Cyber Hygiene in Higher Education: Cybersecurity Projects during Summer Break
School is out for summer. This is a good time for schools to focus on cybersecurity projects for the coming year. Threat hunting, vulnerability management and the core value of continuous visibility are essential goals that school systems should commit to over the long, hot summer.
Finding time to improve is never easy. Information security professionals within the education sector in particular seldom have the time to reexamine their practices or to implement new procedures during the school year. Compounding these constraints is the complexity of IT systems in colleges and universities.
Educational campuses are unique in the breadth of their IT missions
Educational campuses are unique in the breadth of their IT missions. Not only must they serve large, mobile student populations, they also support the scientific and research needs of an academic staff while maintaining sensitive personal, academic, financial and medical records.
Cyber self-improvement is vital for schools, now more than ever. In April, the personal information of a Washington State school district was inadvertently released by the district after an outside party “spoofed” the email address from the superintendent. The email sought employee names, addresses, salary information and social security numbers.
Recently, certain Colorado schools experienced a security breach related to a proprietary platform called Infinite Campus. The Infinite Campus software stores personal and academic information, and may have released the personal information of over 2,000 students. Although several districts use the Infinite Campus platform, this compromised district expanded the collected data beyond grades, attendance and schedules to include highly confidential personal information. This may have been why they were targeted.
Most recently in Maine, a data breach widened as more employees complained of ID theft. In late March, district payroll employees received a phishing email which successfully tricked users into responding. The email asked for employee W-2 information. When several employees attempted to file tax returns this year, they discovered false ones had already been filed using their information.
Last summer, universities seemed to be more in the crosshairs as a flurry of cybersecurity incidents illustrated the growing threat facing higher education institutions.
- The entire engineering school of a prominent Pennsylvania university had to be taken offline for an extensive investigation and clean-up of its network and systems.
- Virginia universities were the target of a cyberattack against two officials whose work was connected with China.
- Even one of our country’s oldest universities suffered a hack that compromised user credentials in eight schools.
This is the best time to beef-up security measures, performing asset discovery to create a baseline inventory of assets
Now is the time for information security professionals to start cyber summer activities, and planning back-to-school projects to tackle cybersecurity challenges during the coming school year. Specifically, this is the best time to beef-up security measures, performing asset discovery to create a baseline inventory of assets and to prioritize these assets, and to implement best security practices.
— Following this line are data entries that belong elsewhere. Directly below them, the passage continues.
This is an optimization exercise on Yosys and OpenROAD, whose aim is small area, not a production implementation.
RTL that was checked went through simulation tests only; none was proved equivalent to the original.
No functional check of the RTL was part of run 9.
The clock port is modelled as an ideal driver; clocking choices that lean on that would not hold on a real chip.
No activity file was given, so power comes from the tool's default toggle rates.

$ cat flow/design.v
module irdata_core (
    input  wire        clk,
    input  wire        rst,           
    input  wire        cmd_valid,
    input  wire [79:0] cmd_word,
    output reg         busy,
    input  wire [7:0]  cap_len,
    output wire [7:0]  cap_addr,
    input  wire [15:0] cap_data,
    output wire        em_valid,
    output wire        em_mark,       
    output reg  [15:0] em_dur,        
    input  wire        em_ready,
    output reg  [2:0]  res_status,
    output reg         res_kind,
    output wire [2:0]  res_ctype,
    output reg  [6:0]  res_bits,
    output reg  [63:0] res_value,
    output wire [7:0]  res_proto
);
    reg        mode;          
    reg        hdr;           
    reg [7:0]  pos;
    reg        mflag;         
    reg [63:0] tx;            
    wire m9000 = (cap_data >= 16'd6750) && (cap_data <= 16'd11250);
    wire m4500 = (cap_data >= 16'd3375) && (cap_data <= 16'd5625);
    wire m560  = (cap_data >= 16'd420)  && (cap_data <= 16'd700);
    wire m1690 = (cap_data >= 16'd1268) && (cap_data <= 16'd2112);
    function automatic lt8;
        input [7:0] a;
        input [7:0] b;
        integer i;
        reg r;
        begin
            r = 1'b0;
            for (i = 0; i < 8; i = i + 1)
                r = (!a[i] && b[i]) || (!(a[i] && !b[i]) && r);
            lt8 = r;
        end
    endfunction
    assign cap_addr  = pos;
    assign res_ctype = res_kind ? res_value[2:0] : 3'd0;
    wire   st_ok     = (res_status == 3'd1);
    assign res_proto = {1'b0, st_ok, 2'b00, st_ok, 2'b00, st_ok};
    wire   s_end    = &pos[7:1];
    wire   s_nop    = !hdr && !pos[7] && !pos[6];
    wire [5:0]  tx_j  = ~pos[6:1];                  
    wire [63:0] tx_r  = {tx[62:0], tx[63]};         
    wire   tx_bit   = tx_r[tx_j];
    assign em_valid = busy && !mode && !s_nop;
    assign em_mark  = !pos[0];
    always @(*) begin
        if (hdr)
            em_dur = pos[0] ? 16'd4500 : 16'd9000;
        else
            em_dur = !pos[0] ? 16'd560 :
                     s_end   ? 16'd0   :
                     tx_bit  ? 16'd1690 : 16'd560;
    end
    wire hs = em_valid && em_ready;
    wire [1:0] cmd_op    = cmd_word[1:0];
    wire [2:0] cmd_ctype = cmd_word[4:2];
    wire [7:0] cmd_count = cmd_word[15:8];
    wire ctype_ok  = (cmd_ctype >= 3'd1) && (cmd_ctype <= 3'd4);
    wire cmd_ok    = cmd_op[1] || (cmd_op[0] && ctype_ok);
    wire op_dec    = cmd_op[1] && cmd_op[0];
    wire count_big = cmd_count[7] || (cmd_count[6] && (cmd_count[5:0] != 6'd0));
    wire start_dec = cmd_valid && op_dec;       
    wire [6:0] snd_n = cmd_op[1] ? cmd_count[6:0] : 7'd8;
    wire [7:0] pos_ld = (op_dec || (cmd_op[1] && count_big)) ? 8'd0 : {~snd_n, 1'b0};
    wire d_hdr    = (pos[7:2] == 6'd0);
    wire d_hspace = d_hdr && pos[1] && pos[0];              
    wire d_first  = (pos[7:3] == 5'd0) && pos[2] && !pos[1] && pos[0];   
    wire in_range = lt8({pos[7:1], 1'b0}, cap_len);
    wire d_bit    = mflag && m1690;
    wire d_mark   = !d_hdr && !pos[0];
    wire d_space  = !d_hdr && pos[0];
    wire d_stop   = d_mark && (res_kind ? (pos[4] && pos[2])
                                        : ((pos[7] && pos[2]) || !in_range));
    wire short_c  = cap_len < 8'd6;
    wire hdr_bad  = !(mflag && m4500);
    wire [7:0] cb = res_value[7:0];
    wire pfx_bad  = cb[7:3] != 5'b10100;
    wire typ_bad  = !((cb[2:0] >= 3'd1) && (cb[2:0] <= 3'd4));
    wire d_fail   = (d_hspace && (short_c || hdr_bad)) ||
                    (d_stop && res_kind && (pfx_bad || typ_bad));
    wire [2:0] fail_code = d_hspace ? (short_c ? 3'd2 : 3'd3)
                                    : (pfx_bad ? 3'd4 : 3'd5);
    wire dec      = busy && mode;
    wire v_clr   = rst || (!busy && start_dec) || (dec && d_fail);
    wire v_sh    = !rst && dec && d_space;
    wire v_hold  = !v_clr && !v_sh;
    wire [63:0] v_next = ({64{v_sh}} & {res_value[62:0], d_bit}) |
                         ({64{v_hold}} & res_value);
    always @(posedge clk) res_value <= v_next;
    wire b_inc  = !rst && dec && d_space;
    wire b_hold = !rst && !(dec && (d_space || d_fail)) && !(!busy && start_dec);
    wire [6:0] b_next = ({7{b_inc}} & (res_bits + 7'd1)) | ({7{b_hold}} & res_bits);
    always @(posedge clk) res_bits <= b_next;
    wire [63:0] tx_in = {cmd_word[79:24],
                         cmd_op[1] ? cmd_word[23:16] : {5'b10100, cmd_ctype}};
    wire t_ld   = !busy && cmd_valid;
    wire [63:0] t_next = ({64{t_ld}} & tx_in) | ({64{busy}} & tx);
    always @(posedge clk) tx <= t_next;
    wire pos_step = mode || hs;
    wire [7:0] pos_inc = {pos[7:1] + {6'd0, pos[0] && !hdr}, !pos[0]};
    always @(posedge clk) begin
        mflag <= d_hdr ? m9000 : (m560 && in_range);
        if (!busy) begin
            mode <= op_dec;
            hdr  <= !op_dec && !(cmd_op[1] && count_big);
            pos  <= pos_ld;
        end else if (pos_step) begin
            pos  <= pos_inc;
            if (pos[0]) hdr <= 1'b0;
        end
        if (rst) begin
            busy       <= 1'b0;
            res_status <= 3'd0;
            res_kind   <= 1'b0;
        end else if (!busy) begin
            if (cmd_valid && cmd_ok) busy <= 1'b1;
        end else if (mode) begin
            if (d_fail) begin
                busy       <= 1'b0;
                res_status <= fail_code;
                res_kind   <= 1'b0;
            end else if (d_stop) begin
                busy       <= 1'b0;
                res_status <= 3'd1;
            end else if (d_first) begin
                res_kind   <= d_bit;
            end
        end else begin
            if (s_nop || (hs && !hdr && s_end && pos[0])) busy <= 1'b0;
        end
    end
endmodule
Best practices include using next generation firewalls and security for web and email services, as well as system monitoring and advanced threat detection.
Summer threat hunting and back to school vulnerability management
Threat hunting and vulnerability management are core capabilities for achieving continuous monitoring in your network and detecting threats before they are exploited. This can help you detect and mitigate outsider threats and attacks, as well as insider threats—both malicious and user error—that can compromise your systems and data.
Colleges and universities can use the relative quiet of summer break to establish a foundation of effective threat hunting and vulnerability management by implementing solutions such as Tenable SecurityCenter Continuous View™ (SecurityCenter CV™), which provides a platform to continuously monitor networks for critical vulnerabilities and threats.
SecurityCenter CV gives organizations the ability to monitor their networks 24x7 for new vulnerabilities, devices and incidents. The solution can alert administrators to threats and incidents, and produce reports for IT, security and administrative personnel.
Several large higher education institutions use Tenable SecurityCenter CV to protect their networks. For example, the Auckland University of Technology, the second largest university in New Zealand, selected Tenable SecurityCenter CV for greater visibility, multiple scanning mechanisms, and enhanced reporting.
The relative lull in educational activities over the summer provides an opportunity that should not be wasted
By employing sound cybersecurity practices such as threat hunting and vulnerability management through proven technologies such as Tenable SecurityCenter CV, schools, colleges and universities can take large strides toward improving their cybersecurity posture for the upcoming school year and beyond. The relative lull in educational activities over the summer provides an opportunity that should not be wasted.